::: Provided records

From an optimization exercise on the open Yosys and OpenROAD flow, aimed at small area and a short achievable clock period; shortcuts taken in it are not production practice. The RTL was checked by simulation tests, not by an equivalence proof against the original design. Power is estimated from default activity; no workload was simulated.

// sync_fifo
module sync_fifo #(parameter depth=64,parameter n=8,parameter addr_n=6)(input [n-1:0]din,input clk,rst,w_en,r_en,output reg [n-1:0]dout,output full,empty);
export LEC_CHECK = 0
export CAP_MARGIN = 20
export CORE_MARGIN = 2
export CORE_UTILIZATION = 60
export SETUP_SLACK_MARGIN = 2.2
export SLEW_MARGIN = 20
export TNS_END_PERCENT = 20
create_clock -name core_clock -period 4.0 [get_ports {clk}]
standard.sh (not shown) runs the stock make flow with config.mk's settings and CLKGATE_MAP_FILE= SYNTH_SCRIPT=/design/flow/synth_recipe.tcl, a recipe that flattens the netlist after the stock synthesis.
==> flow/flow/run.sh <==
#!/bin/bash
# Standard ORFS layout (the standard.sh) with three changes:
#  - ports are buffered with buf_4 instead of the delay cell buffer_ports picks by default;
#  - CTS uses larger sink clusters and no dummy loads;
#  - a222oi_1 (only one, weak drive strength) is kept out of mapping; the platform's
#    own don't-use list is repeated since this setting replaces it.
set -euo pipefail
bash standard.sh \
  "BUFFER_PORTS_ARGS=-buffer_cell sky130_fd_sc_hd__buf_4" \
  "CTS_ARGS=-sink_clustering_enable -repair_clock_nets -sink_clustering_size 25 -sink_clustering_max_diameter 100 -dont_use_dummy_load" \
  "DONT_USE_CELLS=sky130_fd_sc_hd__probe_p_8 sky130_fd_sc_hd__probec_p_8 sky130_fd_sc_hd__lpflow_bleeder_1 sky130_fd_sc_hd__lpflow_clkbufkapwr_1 sky130_fd_sc_hd__lpflow_clkbufkapwr_16 sky130_fd_sc_hd__lpflow_clkbufkapwr_2 sky130_fd_sc_hd__lpflow_clkbufkapwr_4 sky130_fd_sc_hd__lpflow_clkbufkapwr_8 sky130_fd_sc_hd__lpflow_clkinvkapwr_1 sky130_fd_sc_hd__lpflow_clkinvkapwr_16 sky130_fd_sc_hd__lpflow_clkinvkapwr_2 sky130_fd_sc_hd__lpflow_clkinvkapwr_4 sky130_fd_sc_hd__lpflow_clkinvkapwr_8 sky130_fd_sc_hd__lpflow_decapkapwr_12 sky130_fd_sc_hd__lpflow_decapkapwr_3 sky130_fd_sc_hd__lpflow_decapkapwr_4 sky130_fd_sc_hd__lpflow_decapkapwr_6 sky130_fd_sc_hd__lpflow_decapkapwr_8 sky130_fd_sc_hd__lpflow_inputiso0n_1 sky130_fd_sc_hd__lpflow_inputiso0p_1 sky130_fd_sc_hd__lpflow_inputiso1n_1 sky130_fd_sc_hd__lpflow_inputiso1p_1 sky130_fd_sc_hd__lpflow_inputisolatch_1 sky130_fd_sc_hd__lpflow_isobufsrc_1 sky130_fd_sc_hd__lpflow_isobufsrc_16 sky130_fd_sc_hd__lpflow_isobufsrc_2 sky130_fd_sc_hd__lpflow_isobufsrc_4 sky130_fd_sc_hd__lpflow_isobufsrc_8 sky130_fd_sc_hd__lpflow_isobufsrckapwr_16 sky130_fd_sc_hd__lpflow_lsbuf_lh_hl_isowell_tap_1 sky130_fd_sc_hd__lpflow_lsbuf_lh_hl_isowell_tap_2 sky130_fd_sc_hd__lpflow_lsbuf_lh_hl_isowell_tap_4 sky130_fd_sc_hd__lpflow_lsbuf_lh_isowell_4 sky130_fd_sc_hd__lpflow_lsbuf_lh_isowell_tap_1 sky130_fd_sc_hd__lpflow_lsbuf_lh_isowell_tap_2 sky130_fd_sc_hd__lpflow_lsbuf_lh_isowell_tap_4 sky130_fd_sc_hd__a222oi_1 sky130_fd_sc_hd__a2111oi_0 sky130_fd_sc_hd__o21ai_0 sky130_fd_sc_hd__and2_0" \
  finish > standard.log 2>&1
Rerun with:
SETUP_SLACK_MARGIN = 2.3   (was 2.2)
Worst hold slack stays flat.
Fmax is lower by about 0.75%.
Die area is unchanged.
Combinational power grows by 11%.
Synthesized cell count does not change.
Wire length came out higher by 3.8%.
Sequential power is about the same.
Final area grows by about 1.7%.
Via count rose by about 2.5%.
Rerun with:
CORE_UTILIZATION = 72   (was 60)
SETUP_SLACK_MARGIN = 2.2   (was 2.3)
TNS_END_PERCENT = 30   (was 20)
=> Register-to-register slack improves by 0.09 ns. Die area is lower by about a fifth. Area after synthesis does not change.
Rerun with:
CORE_UTILIZATION = 60   (was 72)
TNS_END_PERCENT = 40   (was 30)
After rerunning: The new run produced a clean layout; routed wire length is higher by 2.2%; global-route usage is lower by 5.0 points; power hardly moves; cell count is higher by 3.5%; cell area is higher by 0.40%; worst setup slack degrades by 0.0073 ns; sequential power barely changes; clock skew stays flat; non-clock buffer count is lower by 9; count of clock-buffer cells in the layout is unchanged.

Setup of build 91:
The RTL this note starts from:
==> flow/design.v <==
module sync_fifo #(parameter depth=64,parameter n=8,parameter addr_n=6)(input [n-1:0]din,input clk,rst,w_en,r_en,output reg [n-1:0]dout,output full,empty);
  localparam LO = 9;
  localparam HI = 7;
  reg [n-1:0] mem [0:LO*HI-1];
  reg [LO-1:0] wlo, rlo;
  reg [HI-1:0] whi, rhi;
  reg [addr_n-1:0] cnt;
  reg e_r, f_r;
  assign empty = e_r;
  assign full  = f_r;
  wire wr = w_en & ~f_r;
  wire rd = r_en & ~e_r;
  integer i, j;
  always @(posedge clk) begin
    for (i = 0; i < HI; i = i + 1)
      for (j = 0; j < LO; j = j + 1)
        if (wr & whi[i] & wlo[j])
          mem[i*LO+j] <= din;
  end
  reg [n-1:0] rdata;
  reg [n-1:0] row;
  always @* begin
    rdata = {n{1'b0}};
    for (i = 0; i < HI; i = i + 1) begin
      row = {n{1'b0}};
      for (j = 0; j < LO; j = j + 1)
        row = row | (mem[i*LO+j] & {n{rlo[j]}});
      rdata = rdata | (row & {n{rhi[i]}});
    end
  end
  always @(posedge clk) begin
    if (rst) begin
      wlo <= 1; whi <= 1;
      rlo <= 1; rhi <= 1;
      cnt <= 0; e_r <= 1'b1; f_r <= 1'b0;
      dout <= 0;
    end else begin
      if (wr) begin
        wlo <= {wlo[LO-2:0], wlo[LO-1]};
        if (wlo[LO-1]) whi <= {whi[HI-2:0], whi[HI-1]};
      end
      if (rd) begin
        dout <= rdata;
        rlo <= {rlo[LO-2:0], rlo[LO-1]};
        if (rlo[LO-1]) rhi <= {rhi[HI-2:0], rhi[HI-1]};
      end
      if (wr & ~rd) begin
        cnt <= cnt + 1'b1;
        e_r <= 1'b0;
        f_r <= (cnt == 6'd62);
      end else if (rd & ~wr) begin
        cnt <= cnt - 1'b1;
        f_r <= 1'b0;
        e_r <= (cnt == 6'd1);
      end
    end
  end
endmodule
==> flow/config.mk <==
export PLATFORM = sky130hd
export DESIGN_NAME = sync_fifo
export DESIGN_NICKNAME = sync_fifo
export VERILOG_FILES = /design/flow/design.v
export SDC_FILE = /design/flow/constraint.sdc
export NUM_CORES = 4
export LEC_CHECK = 0
export CAP_MARGIN = 20
export CORE_MARGIN = 2
export CORE_UTILIZATION = 40
export SLEW_MARGIN = 20
==> flow/constraint.sdc <==
create_clock -name core_clock -period 4.0 [get_ports {clk}]
set_input_delay 0.8000 -clock core_clock [delete_from_list [all_inputs] [get_ports {clk}]]
set_output_delay 0.8000 -clock core_clock [all_outputs]
set_load 0.01 [all_outputs]
run.sh (not shown) runs the stock make flow with config.mk's settings and CLKGATE_MAP_FILE= SYNTH_SCRIPT=/design/flow/synth_recipe.tcl, a recipe that flattens the netlist after the stock synthesis.
Stock flow here: none of the scripts above is used.
Build 91 has completed all stages; timing, DRC and antenna checks passed.
diff inputs: build 91 => build 89
- an added SETUP_SLACK_MARGIN of 2.3
- a change of CORE_UTILIZATION from 40 to 65
- an added ABC_CLOCK_PERIOD_IN_PS of 1500
--- outcome ---
- | number of non-clock buffers in the layout | lower: build 91 |
- Lower maximum fanout along the worst path goes to build 89 over build 91.
- From build 91 to build 89 the numbers moved as follows: sequential share of layout area went down, minimum setup slack in the final design went up.
- Build 89 | stages: all done | timing, DRC, antenna: all pass
- Against build 91 as the reference, build 89 delivers a higher met1 routing resource usage after global routing.
## Diff of input files: build 37 against build 89
- SETUP_SLACK_MARGIN no longer set, was 2.3
- ABC_CLOCK_PERIOD_IN_PS no longer set, was 1500
## What came out
Build 37 vs. build 89: share of total power in sequential cells went up by 2.1 points. [build 37 vs build 89] buffers plus inverters on the worst setup path: lower in build 37. [build 37] switching power summed over all nets fell about 4.7% relative to build 89. Build 37 has less setup slack than build 89.
[inputs] build 76 vs build 37
- putting SETUP_SLACK_MARGIN at 2.3 where nothing was set
--- outcome ---
Taking build 37 as the reference, in build 76 power dissipated by switching net loads went up; final-stage net count went up; global-route track usage on met3 went up; cell area went up. Build 37 has lower via count than build 76. The maximum frequency in build 37 is 0.69 times that in build 76. Going from build 37 to build 76, combinational power grew by more than a quarter. NOTE initial DRC count build 37->build 76 increased slightly. A slowest stage cell on the critical path of sky130_fd_sc_hd__a31oi_1 is what build 76 shows, while sky130_fd_sc_hd__nor4_1 belongs to build 37. The clock group share of total power number comes out higher for build 76 vs build 37. Diff build 37 -> build 76: wire length moved up; met1 track utilization from global routing moved up.

-- port drivers added, routing unchanged --
How much do the figures lean on ideal ports? The routed layouts below were timed once more, with nothing changed but the port constraints. Step 1 sets driving cells, clkbuf_16 on the clock port and buf_2 on the other inputs (assumed; they add their load-dependent delay and slew). Step 2 moves the port delays by t, midway between the first and last clock arrival at a register: inputs arrive t later, outputs are due t later. That takes back most of the time a late clock gives input paths. Slacks: ideal / step 1 / step 2; pairs: ideal / step 1.
run	shift t [ns]	setup WS [ns]	latest minus earliest clock arrival (ns)	slew at the worst register clock pin (ns)	worst slew at a driven data input, ns
the first run of note 1	0.595	2.139 / 2.085 / 1.712	0.062 / 0.061	0.10 / 0.10	0.03
the second run of note 1	0.601	2.125 / 2.069 / 1.702	0.061 / 0.061	0.10 / 0.10	0.03
the third run of note 1	0.586	2.140 / 2.090 / 1.711	0.059 / 0.059	0.10 / 0.10	0.03
the fourth run of note 1	0.595	2.132 / 2.080 / 1.658	0.065 / 0.065	0.10 / 0.10	0.03
build 91	0.649	0.919 / 0.919 / 0.761	0.021 / 0.021	0.06 / 0.06	0.06
build 89	0.610	1.978 / 1.978 / 1.629	0.032 / 0.032	0.07 / 0.07	0.03
build 37	0.607	1.071 / 1.071 / 0.916	0.018 / 0.017	0.07 / 0.07	0.03
build 76	0.610	1.978 / 1.978 / 1.629	0.032 / 0.032	0.07 / 0.07	0.03
After both steps setup and hold are still met in every run listed. For the fourth run of note 1, which loses most, drivers alone change the setup slack by -0.052 ns; drivers and shift together by -0.474 ns.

::::::

▶ [Task to complete]
Start with the line above that contains "TNS_END_PERCENT = 30" and end with the line that contains "TNS_END_PERCENT = 40". Write out those lines exactly, and only those.

▶ [Expected answer]
TNS_END_PERCENT = 30   (was 20)
=> Register-to-register slack improves by 0.09 ns. Die area is lower by about a fifth. Area after synthesis does not change.
Rerun with:
CORE_UTILIZATION = 60   (was 72)
TNS_END_PERCENT = 40   (was 30)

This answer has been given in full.